Published on: 12:13PM Jun 20, 2013

Mike Walsten

The strength in farmland values continues to ease, according to the monthly survey of rural bankers across 10 Midwestern states conducted by Dr. Ernie Goss, Creighton University. The farmland index included in the Rural Mainstreet Index (RMI) declined for the sixth time in the past seven months, Goss found. The index decreased to 58.4 from 62.1 in May with 50 considered "growth neutral."

"Our farmland price index has been above growth neutral since February 2010. However we are tracking a clear downward trend in farmland price growth. I expect that growth to continue to fall as the U.S. dollar strengthens and agriculture commodity prices weaken," said Goss.

"This downward trend in agriculture commodity prices has softened the growth in both farmland prices and farm equipment sales," said Goss. After expanding by almost 9% for 2012, farm product prices have been flat for 2013 and while the farm equipment sales index expanded for June to 53.2 from May's 52.4, sales are softer than earlier in the year."

The rural economy, meanwhile, continues to improve, his monthly review finds. The Rural Mainstreet Index (RMI), which ranges between 0 and 100 with 50.0 representing growth neutral, climbed to 60.5 from May's 58.8. "This year's healthy rainfall for much of the area has boosted growth over the past several months compared to the same period last year," says Ernie Goss

The confidence index, which reflects expectations for the economy six months out, increased to 60.0 from 54.5 in May. "Consistent and positive growth in the national economy, along with improving crop conditions, are boosting bankers' economic outlook," says Goss.

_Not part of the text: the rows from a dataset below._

File: src/rtl/dmem_store_buffer_if.sv
// ---------------------------------------------------------------------------
// dmem_store_buffer_if
// Bundles the core-side data port and the dmem-side port of the store buffer.
//   cpu_we / cpu_re      : store / load strobes from the core
//   cpu_adr / cpu_wd     : byte address and store data from the core
//   cpu_rd               : load data returned to the core
//   fence_req / stall    : fence request in, pipeline stall out
//   mem_we/mem_adr/mem_wd: write port towards dmem
//   mem_rd               : combinational read data from dmem
// Modports:
//   slave  - the store buffer itself
//   master - the surrounding core + dmem environment
// ---------------------------------------------------------------------------
interface dmem_store_buffer_if #(
    parameter int AW = 32,
    parameter int DW = 32
);
    logic          cpu_we;
    logic          cpu_re;
    logic [AW-1:0] cpu_adr;
    logic [DW-1:0] cpu_wd;
    logic [DW-1:0] cpu_rd;
    logic          fence_req;
    logic          stall;
    logic          mem_we;
    logic [AW-1:0] mem_adr;
    logic [DW-1:0] mem_wd;
    logic [DW-1:0] mem_rd;

    modport slave (
        input  cpu_we, cpu_re, cpu_adr, cpu_wd, fence_req, mem_rd,
        output cpu_rd, stall, mem_we, mem_adr, mem_wd
    );

    modport master (
        output cpu_we, cpu_re, cpu_adr, cpu_wd, fence_req, mem_rd,
        input  cpu_rd, stall, mem_we, mem_adr, mem_wd
    );
endinterface

File: src/rtl/dmem_store_buffer.sv
// ---------------------------------------------------------------------------
// dmem_store_buffer
// Write-back store buffer between the core data port and a single-port dmem.
// Stores retire into a circular FIFO and drain to dmem whenever the core is
// not using the port for a load. A fence stalls the core until the FIFO is
// empty.
// Ports:
//   clk   - clock, rising edge
//   reset - asynchronous, active-low reset
//   bus   - dmem_store_buffer_if.slave (core side + dmem side)
// Configuration macro:
//   SB_FWD_EN - defined: loads are forwarded from the newest matching entry.
//               undefined: no forwarding; a load that hits a buffered store
//               stalls until the matching entries have drained.
// ---------------------------------------------------------------------------
module dmem_store_buffer #(
    parameter int DEPTH = 4,
    parameter int AW    = 32,
    parameter int DW    = 32
) (
    input logic                 clk,
    input logic                 reset,
    dmem_store_buffer_if.slave  bus
);
    localparam int PW = (DEPTH > 1) ? $clog2(DEPTH) : 1;
    localparam int CW = $clog2(DEPTH + 1);

    logic [AW-3:0] addr_q [DEPTH];
    logic [DW-1:0] data_q [DEPTH];
    logic [PW-1:0] hd_q, hd_d;
    logic [PW-1:0] tl_q, tl_d;
    logic [CW-1:0] cnt_q, cnt_d;

    logic          empty;
    logic          full;
    logic          hit;
    logic          stallInt;
    logic          drain;
    logic          push;
    logic [PW-1:0] idx;
`ifdef SB_FWD_EN
    logic [DW-1:0] fwdData;
`endif

    assign empty = (cnt_q == '0);
    assign full  = (cnt_q == CW'(DEPTH));

    // Walk valid entries oldest to newest so the last hit is the newest store.
    always_comb begin
        hit = 1'b0;
        idx = '0;
`ifdef SB_FWD_EN
        fwdData = '0;
`endif
        for (int k = 0; k < DEPTH; k++) begin
            idx = hd_q + PW'(k);
            if ((CW'(k) < cnt_q) && (addr_q[idx] == bus.cpu_adr[AW-1:2])) begin
                hit = 1'b1;
`ifdef SB_FWD_EN
                fwdData = data_q[idx];
`endif
            end
        end
    end

`ifdef SB_FWD_EN
    assign stallInt   = bus.fence_req && !empty;
    assign bus.cpu_rd = hit ? fwdData : bus.mem_rd;
`else
    // Without forwarding a load that hits the buffer must wait for dmem.
    assign stallInt   = !empty && (bus.fence_req || (bus.cpu_re && hit));
    assign bus.cpu_rd = bus.mem_rd;
`endif

    // The port belongs to the buffer unless an unstalled load needs it.
    assign drain = !empty && (!bus.cpu_re || stallInt);
    // A store at full always coincides with a drain, so it never overflows.
    assign push  = bus.cpu_we && !stallInt && (!full || drain);

    assign bus.stall   = stallInt;
    assign bus.mem_we  = drain;
    assign bus.mem_adr = drain ? {addr_q[hd_q], 2'b00} : bus.cpu_adr;
    assign bus.mem_wd  = drain ? data_q[hd_q] : '0;

    // Pointers wrap naturally modulo DEPTH; cnt distinguishes full from empty.
    always_comb begin
        hd_d  = drain ? hd_q + PW'(1) : hd_q;
        tl_d  = push  ? tl_q + PW'(1) : tl_q;
        cnt_d = cnt_q;
        if (push && !drain) begin
            cnt_d = cnt_q + CW'(1);
        end else if (!push && drain) begin
            cnt_d = cnt_q - CW'(1);
        end
    end

    always_ff @(posedge clk or negedge reset) begin
        if (!reset) begin
            hd_q  <= '0;
            tl_q  <= '0;
            cnt_q <= '0;
            for (int i = 0; i < DEPTH; i++) begin
                addr_q[i] <= '0;
                data_q[i] <= '0;
            end
        end else begin
            hd_q  <= hd_d;
            tl_q  <= tl_d;
            cnt_q <= cnt_d;
            if (push) begin
                addr_q[tl_q] <= bus.cpu_adr[AW-1:2];
                data_q[tl_q] <= bus.cpu_wd;
            end
        end
    end

`ifndef SYNTHESIS
    // A single-cycle core can never load and store in the same instruction.
    noLoadAndStore: assert property (@(posedge clk) disable iff (!reset)
        !(bus.cpu_we && bus.cpu_re));
`endif
endmodule
File: src/flat_wrapper.sv
// flat-port wrapper written by rule: the top's interface ports become plain ports
module dmem_store_buffer_flat 
#(
    parameter int DEPTH = 4,
    parameter int AW    = 32,
    parameter int DW    = 32
)
  (clk, reset, bus_cpu_we, bus_cpu_re, bus_cpu_adr, bus_cpu_wd, bus_fence_req, bus_mem_rd, bus_cpu_rd, bus_stall, bus_mem_we, bus_mem_adr, bus_mem_wd);
  dmem_store_buffer_if #(.AW(AW), .DW(DW)) bus_i ();
  input logic clk;
  input logic reset;
  input wire logic [$bits(bus_i.cpu_we)-1:0] bus_cpu_we;
  input wire logic [$bits(bus_i.cpu_re)-1:0] bus_cpu_re;
  input wire logic [$bits(bus_i.cpu_adr)-1:0] bus_cpu_adr;
  input wire logic [$bits(bus_i.cpu_wd)-1:0] bus_cpu_wd;
  input wire logic [$bits(bus_i.fence_req)-1:0] bus_fence_req;
  input wire logic [$bits(bus_i.mem_rd)-1:0] bus_mem_rd;
  output wire logic [$bits(bus_i.cpu_rd)-1:0] bus_cpu_rd;
  output wire logic [$bits(bus_i.stall)-1:0] bus_stall;
  output wire logic [$bits(bus_i.mem_we)-1:0] bus_mem_we;
  output wire logic [$bits(bus_i.mem_adr)-1:0] bus_mem_adr;
  output wire logic [$bits(bus_i.mem_wd)-1:0] bus_mem_wd;
  assign bus_i.cpu_we = bus_cpu_we;
  assign bus_i.cpu_re = bus_cpu_re;
  assign bus_i.cpu_adr = bus_cpu_adr;
  assign bus_i.cpu_wd = bus_cpu_wd;
  assign bus_i.fence_req = bus_fence_req;
  assign bus_i.mem_rd = bus_mem_rd;
  assign bus_cpu_rd = bus_i.cpu_rd;
  assign bus_stall = bus_i.stall;
  assign bus_mem_we = bus_i.mem_we;
  assign bus_mem_adr = bus_i.mem_adr;
  assign bus_mem_wd = bus_i.mem_wd;
  dmem_store_buffer #(.DEPTH(DEPTH), .AW(AW), .DW(DW)) u_core (.clk(clk), .reset(reset), .bus(bus_i));
endmodule
File: config.mk
export PLATFORM = sky130hd
export DESIGN_NAME = dmem_store_buffer_flat
export DESIGN_NICKNAME = d
export VERILOG_FILES = /design/src/rtl/dmem_store_buffer_if.sv /design/src/rtl/dmem_store_buffer.sv /design/src/flat_wrapper.sv
export SDC_FILE = /design/constraint.sdc
export NUM_CORES = 1
export LEC_CHECK = 0
export BUFFER_PORTS_ARGS = -buffer_cell sky130_fd_sc_hd__buf_2
export CORE_MARGIN = 10
export CORE_UTILIZATION = 24
export CTS_CLUSTER_SIZE = 28
export DETAILED_ROUTE_END_ITERATION = 7
export GPL_TIMING_DRIVEN = 0
export MAX_ROUTING_LAYER = met4
export PLACE_DENSITY_LB_ADDON = 0.12
export SLEW_MARGIN = 20
export SYNTH_ARGS = -nofsm -noshare
export SYNTH_HDL_FRONTEND = slang
export SYNTH_SLANG_ARGS = --single-unit
File: constraint.sdc
create_clock -name clk -period 4.8 [get_ports clk]
set_clock_uncertainty 0.1 [all_clocks]
set_input_delay 0.24 -clock clk [delete_from_list [all_inputs] [get_ports clk]]
set_output_delay 0.24 -clock clk [all_outputs]
set_load 0.02 [all_outputs]
==> Yosys cells after proc, flatten, opt, wreduce, memory -nomap -nowiden <==
Cells that the tools add are included.
{ "totals": {"out_inout_bits": 98, "inputBits": 101, "elab_cells": 89, "regBits": 255} }
{ "classes": {"n_lt_le_gt_ge": 10, "mux": 29, "reduce_logical": 23, "n_eq_ne": 5, "bitwise_logic": 5, "add_sub_neg": 6} }
{ "op_table": {"columns": ["cell", "n"], "rows": [
  ["30-bit two-way mux", 9],
  ["30-bit binary-select mux with 2-bit select", 4],
  ["32-bit two-way mux", 5],
  ["128-bit bitwise mux", 1],
  ["120-bit bitwise mux", 1],
  ["30-bit equality test", 4],
  ["32-bit binary-select mux with 2-bit select", 1],
  ["32-bit demux with 2-bit select", 1],
  ["30-bit demux with 2-bit select", 1],
  ["3-bit greater-or-equal comparator (second input constant)", 5],
  ["2-bit NOT with 3-bit output", 5],
  ["1-bit logical AND", 12],
  ["1-bit zero test", 6],
  ["1-bit by 3-bit < comparator with 1-bit output (first input constant)", 2],
  ["2-bit by 3-bit < comparator with 1-bit output (first input constant)", 2],
  ["3-bit two-way mux", 2],
  ["2-bit by 1-bit adder with 2-bit output (second input constant)", 2],
  ["2-bit adder (second input constant)", 2],
  ["1-bit two-way mux", 4],
  ["3-bit by 1-bit adder with 3-bit output (second input constant)", 1],
  ["3-bit equality test (second input constant)", 1],
  ["3-bit zero test", 1],
  ["1-bit logical OR", 3],
  ["3-bit by 1-bit < comparator with 1-bit output (second input constant)", 1],
  ["2 further kinds", 2]
]} }

==> Longest topological paths before layout <==
Gate-level depths: netlist (run 1).
{ "depth": {"word_depth": 21, "ltp_mapped": 18, "depth_no_buf": 13} }

==> Worst setup path before layout (run 1) <==
OpenSTA, ideal clock, no wires.
{ "synth_timing": {"path_kind": "reg2reg", "from": "register u_core.hd_q[1]", "to": "register u_core.cnt_q[2]", "arrival_ns": 3.413, "setup_time_ns": 0.133, "period_less_slack_ns": 3.646, "path_slack_ns": 1.154, "t_required_ns": 4.567, "stages_incl_launch_ff": 18, "path_cell_list": "dfrtp_1 -> buf_4 -> buf_6 -> buf_2 -> buf_2 -> mux2_1 -> a222oi_1 -> nand2_1 -> a2111oi_0 -> nand3_1 -> o22ai_2 -> nor2_2 -> clkbuf_1 -> a21o_1 -> ha_1 -> mux2i_1 -> nor2_1 -> xor2_1"} }
{ "synth_between": {"elab_chain_len": 20, "word_cells_on_any_way": 46, "classes_between": "add/sub: 3; eq/ne: 4; mux: 17; bitwise: 4; reduce/logical: 18"} }
{ "synth_lines": {"columns": ["item", "line_no", "rtl"], "rows": [
  ["start: declaration", "dmem_store_buffer.sv:30", "logic [PW-1:0] hd_q, hd_d;"],
  ["start signal: assignment", "dmem_store_buffer.sv:99", "hd_q <= '0;"],
  ["start signal: assignment", "dmem_store_buffer.sv:107", "hd_q <= hd_d;"],
  ["2-bit by 1-bit adder with 2-bit output or 2-bit NOT with 3-bit output (tied branches)", "dmem_store_buffer.sv:56, dmem_store_buffer.sv:57", null],
  ["2-bit NOT with 3-bit output (implied by the code) or 30-bit binary-select mux with 2-bit select (tied branches)", "dmem_store_buffer.sv:57", "if ((CW'(k) < cnt_q) && (addr_q[idx] == bus.cpu_adr[AW-1:2])) begin"],
  ["30-bit binary-select mux with 2-bit select or 30-bit two-way mux (tied branches)", "dmem_store_buffer.sv:57", null],
  ["30-bit two-way mux (implied by the code)", "dmem_store_buffer.sv:57", null],
  ["30-bit two-way mux (implied by the code) or 30-bit equality test (tied branches)", "dmem_store_buffer.sv:57", null],
  ["30-bit equality test or 1-bit logical AND (tied branches)", "dmem_store_buffer.sv:57", null],
  ["1-bit logical AND or 1-bit two-way mux (tied branches)", "dmem_store_buffer.sv:57", null],
  ["1-bit two-way mux (2 in a row)", "dmem_store_buffer.sv:57", null],
  ["(+4 left out)", null, null],
  ["1-bit logical OR", "dmem_store_buffer.sv:76", "assign drain = !empty && (!bus.cpu_re || stallInt);"],
  ["1-bit logical AND", "dmem_store_buffer.sv:76", null],
  ["1-bit logical OR", "dmem_store_buffer.sv:78", "assign push = bus.cpu_we && !stallInt && (!full || drain);"],
  ["1-bit logical AND (*)", "dmem_store_buffer.sv:78", null],
  ["named net u_core.push", "dmem_store_buffer.sv:39", "logic push;"],
  ["1-bit zero test", "dmem_store_buffer.sv:92", "end else if (!push && drain) begin"],
  ["1-bit logical AND", "dmem_store_buffer.sv:92", null],
  ["2-bit nonzero test (no line)", null, null],
  ["end signal: assignment", "dmem_store_buffer.sv:109", "cnt_q <= cnt_d;"],
  ["end: declaration", "dmem_store_buffer.sv:32", "logic [CW-1:0] cnt_q, cnt_d;"]
]} }
Mark *: on every way through the listed nets, which the timed path passes. The rest lies on a longest branch. The select of a mux whose other input is x is not followed.
A chain may end at the register's enable or synchronous reset.

==> Final worst setup path (run 1) <==
{ "layout_timing": {"from": "register u_core.hd_q[0]", "to": "output bus_mem_adr[30]"} }
{ "layout_between": {"elab_chain_len": 16, "word_cells_on_any_way": 37, "classes_between": "add/sub: 3; eq/ne: 4; mux: 17; bitwise: 4; reduce/logical: 9"} }
{ "layout_lines": {"columns": ["item", "line_no", "rtl"], "rows": [
  ["2-bit by 1-bit adder with 2-bit output or 2-bit NOT with 3-bit output (tied branches)", "dmem_store_buffer.sv:56, dmem_store_buffer.sv:57, dmem_store_buffer.sv:82", null],
  ["2-bit NOT with 3-bit output (implied by the code) or 30-bit binary-select mux with 2-bit select (tied branches)", "dmem_store_buffer.sv:57, dmem_store_buffer.sv:82", null],
  ["30-bit binary-select mux with 2-bit select or 30-bit two-way mux (tied branches)", "dmem_store_buffer.sv:57, dmem_store_buffer.sv:82", null],
  ["30-bit two-way mux, on equally long branches", "dmem_store_buffer.sv:57, dmem_store_buffer.sv:82", null],
  ["30-bit two-way mux (implied by the code) or 30-bit equality test (tied branches)", "dmem_store_buffer.sv:57", null],
  ["30-bit equality test or 1-bit logical AND (tied branches)", "dmem_store_buffer.sv:57", null],
  ["1-bit logical AND or 1-bit two-way mux (tied branches)", "dmem_store_buffer.sv:57", null],
  ["1-bit two-way mux (3 in a row)", "dmem_store_buffer.sv:57", null],
  ["1-bit logical AND", "dmem_store_buffer.sv:71", "assign stallInt = !empty && (bus.fence_req || (bus.cpu_re && hit));"],
  ["1-bit logical OR", "dmem_store_buffer.sv:71", null],
  ["1-bit logical AND", "dmem_store_buffer.sv:71", null],
  ["1-bit logical OR", "dmem_store_buffer.sv:76", null],
  ["1-bit logical AND", "dmem_store_buffer.sv:76", null],
  ["32-bit two-way mux (*)", "dmem_store_buffer.sv:82", "assign bus.mem_adr = drain ? {addr_q[hd_q], 2'b00} : bus.cpu_adr;"],
  ["end: declaration", "flat_wrapper.sv:21", "output wire logic [$bits(bus_i.mem_adr)-1:0] bus_mem_adr;"]
]} }
Every way passes the cells marked *; elsewhere a longest branch is shown, timed or not. The select of a mux whose other input is x is not followed.

==> reports/qor.yml, run 1 <==
rrSetupSlack_ps: 310
synth_area_um2: 28200
cp-start-kind: "register"
die_area_um2: 132000
clk_pin_slew_ps: 50
status: "finished, violations left"
crit_type: "register to output port"
cts_inserted_buffers: 42
maxCapViolCount: 0
end_kind: "output port"
arrival_ps: 4500
power-per-cell-area_nw_per_um2: 637
dp_worst_setup_slack_ps: -1730
tightest_slew_ps: 1250
clock_path_buffers: 3
antenna_found_initial: 13
min_path_type: "input pin to register"
nets: 3414
pwr-share-clk_pct: 14.6
clkLatencyLatePin_ps: 670
cts-root-buf: "clkbuf_16"
drc: 0
core_area_um2: 117000
grt-ovfl-total: 0
synth_area_per_cell_um2: 9.22
syn_inst: 3065
drtAntennaViolNets: 0
synth_flop_cell: "dfrtp_1"
final_common_cell: "and3_1"
required_ps: 4460
setup_tns_ps: -272
hold_viol: 0
pin_count: 199
combPwrFrac_pct: 65.2
die_h_um: 363
first_pass_iters: 6
routed_wl_um: 156000
p_int_w: 0.0100
wire_per_inst_um: 32.2
vias_per_cell: 5.72
switching_power_w: 0.0114
worstReg2RegStart: "u_core.hd_q[1]$_DFFE_PN0P_"
drive_above_1_share_pct: 30.2
vias: 27802
reg2reg_depth: 17
critical_path.startpoint: "u_core.hd_q[0]$_DFFE_PN0P_"
worst_slack_ps: -43.6
fmax_mhz: 206
p_total_w: 0.0214
vdd_drop_max_mv: 0.259
cts_sinks: 255
cts_tree: "done"
hold_path_startpoint: "bus_cpu_wd[30]"
hold_depth: 4
p_leak_nw: 13.3
synth_nets: 3175
rows: 125
switching_share_pct: 53.2
dr.first_iter.drc_count: 2833
grt_pass1_vias: 27541
track_usage_pct: 23.6
start_util_pct: 24.2
maxSlewHeadroom_pct: 16.5
h-tree-depth: 2
final_cell_mix: "and3_1 (500), clkbuf_1 (284), nor2b_1 (279), nand2_1 (275), dfrtp_1 (255)"
yosysSeqAreaShare_pct: 22.6
fin_cells: 4863
grt_pass1_wl_um: 220000
gp_congestion: 1.02
syn2layout_area_growth_pct: 19.1
place_hpwl_um: 117000
critPathMaxFanout: 11
finalSetupViolations: 13
p_seq_share_pct: 20.2
place_inst: 4738
ys_warn_count: 0
slew_violations: 0
grt_max_degree: 80
portBuffers: 146
fin_crit_sh_pct: 101
ys_ff_latch: 255
min_period_ps: 4840
synth_cell_types: 70
fin_util_pct: 28.9
asyncSetResetFlopFracSynth_pct: 100
violations: "setup timing"
synth_edf_count: 0
die_x_um: 363
## layer usage
metal  GRT usage, %  wire (um)  vias up  share of wire (%)
met5              -          0        -                  0
met4           7.66       5690        0                3.6
met3           4.17      11100      220                7.1
met2           35.5      69500     1220                 44
met1           31.6      70100    14263                 45
li1               -          -    12099                  -
## registers in the layout (all words and copies together), names as in the netlist
register / flops
u_core.data_q: 128
u_core.addr_q: 120
u_core.cnt_q: 3
u_core.hd_q: 2
u_core.tl_q: 2
## critical path, cell delays in order, from the launching register on
cell and delay (ps):
dfrtp_1 360, buf_12 160, buf_12 120, buf_16 170, bufbuf_16 310, mux4_2 550, xnor2_1 440, and3_1 230
nand4_1 240, o22ai_4 280, o31ai_4 110, buf_6 160, buf_8 160, mux2_2 350, buf_2 190
## cell families (layout without fill, tap and decap cells)
kind of cell / Yosys count / count (layout) / share of synthesized area, %
other cells: 0 / 8 / 0
fa+ha+maj: 9 / 9 / 0.399
mux: 233 / 233 / 12.3
flops: 255 / 255 / 22.6
simple gates: 1409 / 1409 / 31.5
xor+xnor: 108 / 108 / 3.40
compound gates: 603 / 603 / 20.8
buf+inv: 448 / 714 / 9.04
## cell type report
type,instances,area (um2)
clock buffers,66,1240
clock inverters,5,90.1
diodes,8,20.0
multi-input cells,2362,19800
well taps,1524,1910
inverters,14,52.6
repair buffers,196,1310
fillers,12380,82900
plain buffers,433,2830
flip-flops and latches,255,6380
## power by group through the flow
stage	Sequential (W)	Combinational, W	Clock, W
floorplan	0.00366	0.00844	0
global placement	0.00426	0.0129	0
detailed placement	0.00426	0.0129	0
CTS	0.00426	0.0136	0.00322
global route	0.00444	0.0147	0.00330
finish	0.00434	0.0140	0.00313
## per-stage QoR
| stage | hold slack (ps) | area, um2 |
|---|---|---|
| after floorplan | -156 | 28200 |
| after global placement | 449 | 30900 |
| after detailed placement | 25.4 | 31000 |
| after CTS | 1.32 | 33400 |
| after global routing | 45.7 | 33600 |
| final | 51.2 | 33600 |
## cells in the mapped netlist (6+ instances only)
| cell | instances | area (um2) |
|---|---|---|
| and3_1 | 500 | 3130 |
| nor2b_1 | 282 | 1760 |
| clkbuf_1 | 281 | 1050 |
| nand2_1 | 275 | 1030 |
| dfrtp_1 | 255 | 6380 |
| a311oi_1 | 250 | 2190 |
| nand3_2 | 220 | 2200 |
| o211ai_2 | 208 | 2600 |
| mux2i_1 | 111 | 1110 |
| xnor2_1 | 91 | 797 |
| mux4_2 | 87 | 1960 |
| buf_4 | 47 | 353 |
| o211ai_1 | 42 | 315 |
| buf_2 | 40 | 200 |
| nand3_1 | 40 | 200 |
| buf_6 | 36 | 405 |
| mux2_2 | 34 | 383 |
| nand4_1 | 25 | 156 |
| buf_12 | 23 | 460 |
| nor2_1 | 21 | 78.8 |
| a21oi_1 | 16 | 80.1 |
| xor2_1 | 15 | 131 |
| inv_1 | 13 | 48.8 |
| o21ai_0 | 12 | 60.1 |
| ha_1 | 9 | 113 |
| nor3_1 | 8 | 40.0 |
| o22ai_1 | 8 | 50.1 |
| a22oi_1 | 7 | 52.6 |
| buf_1 | 7 | 26.3 |
| a211oi_1 | 6 | 45.0 |
| a2bb2oi_1 | 6 | 52.6 |
## path summary, 6_finish.rpt
check,to
max in group asynchronous,u_core.data_q[16]$_DFFE_PN0P_
min in group asynchronous,u_core.addr_q[66]$_DFFE_PN0P_
min,u_core.data_q[30]$_DFFE_PN0P_
max,bus_mem_adr[30]
max reg2reg,u_core.cnt_q[2]$_DFFE_PN0P_
min reg2reg,u_core.data_q[19]$_DFFE_PN0P_
## timing repair
item / 4_1_cts / 5_1_grt
gates cloned: 1 / 0
hold buffers: 33 / 0
endpoints found under the hold margin: 275 / 0
buffers inserted: 9 / 4
setup endpoints to repair: 70 / 54
pin swaps: 9 / 11
resized for setup: 140 / 41
Note: power is estimated with default switching activity, not from simulation.
==> inputs of run 2 (changes only) <==
--- a/config.mk
+++ b/config.mk
@@ -6,6 +6,7 @@
 export NUM_CORES = 1
 export LEC_CHECK = 0
 export BUFFER_PORTS_ARGS = -buffer_cell sky130_fd_sc_hd__buf_2
+export CAP_MARGIN = 25
 export CORE_MARGIN = 10
 export CORE_UTILIZATION = 24
 export CTS_CLUSTER_SIZE = 28
==> constraint.sdc (replaced) <==
create_clock -name clk -period 5.2 [get_ports clk]
set_clock_uncertainty 0.1 [all_clocks]
set_input_delay 0.26 -clock clk [delete_from_list [all_inputs] [get_ports clk]]
set_output_delay 0.26 -clock clk [all_outputs]
set_load 0.02 [all_outputs]
==> run 2 against run 1 <==
  * The flow now finishes without violations
  * Setup slack improved by 45 ps
  * Final area decreased by 1.6%
  * Global-route usage about the same
  * Power decreased by 9.0%
  * Worst hold slack got worse by 17 ps
  * Critical path depth increased by 1
  * Register-to-register slack got worse by 60 ps
  * Largest cell class unchanged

The Senate Farm bill cuts about $4.1 billion in food stamps over the next decade. "According to our June survey, 56.6 percent of bank CEOs think the cuts are too small," reported Goss.

Each month, community bank presidents and CEOs in nonurban, agriculturally and energy-dependent portions of a 10-state area are surveyed regarding current economic conditions in their communities and their projected economic outlooks six months down the road. Bankers from Colorado, Illinois, Iowa, Kansas, Minnesota, Missouri, Nebraska, North Dakota, South Dakota and Wyoming are included.

This survey represents an early snapshot of the economy of rural, agriculturally and energy-dependent portions of the nation. The Rural Mainstreet Index (RMI) is a unique index covering 10 regional states, focusing on approximately 200 rural communities with an average population of 1,300. It gives the most current real-time analysis of the rural economy. Goss and Bill McQuillan, president of CNB Community Bank of Greeley, Neb., created the monthly economic survey in 2005.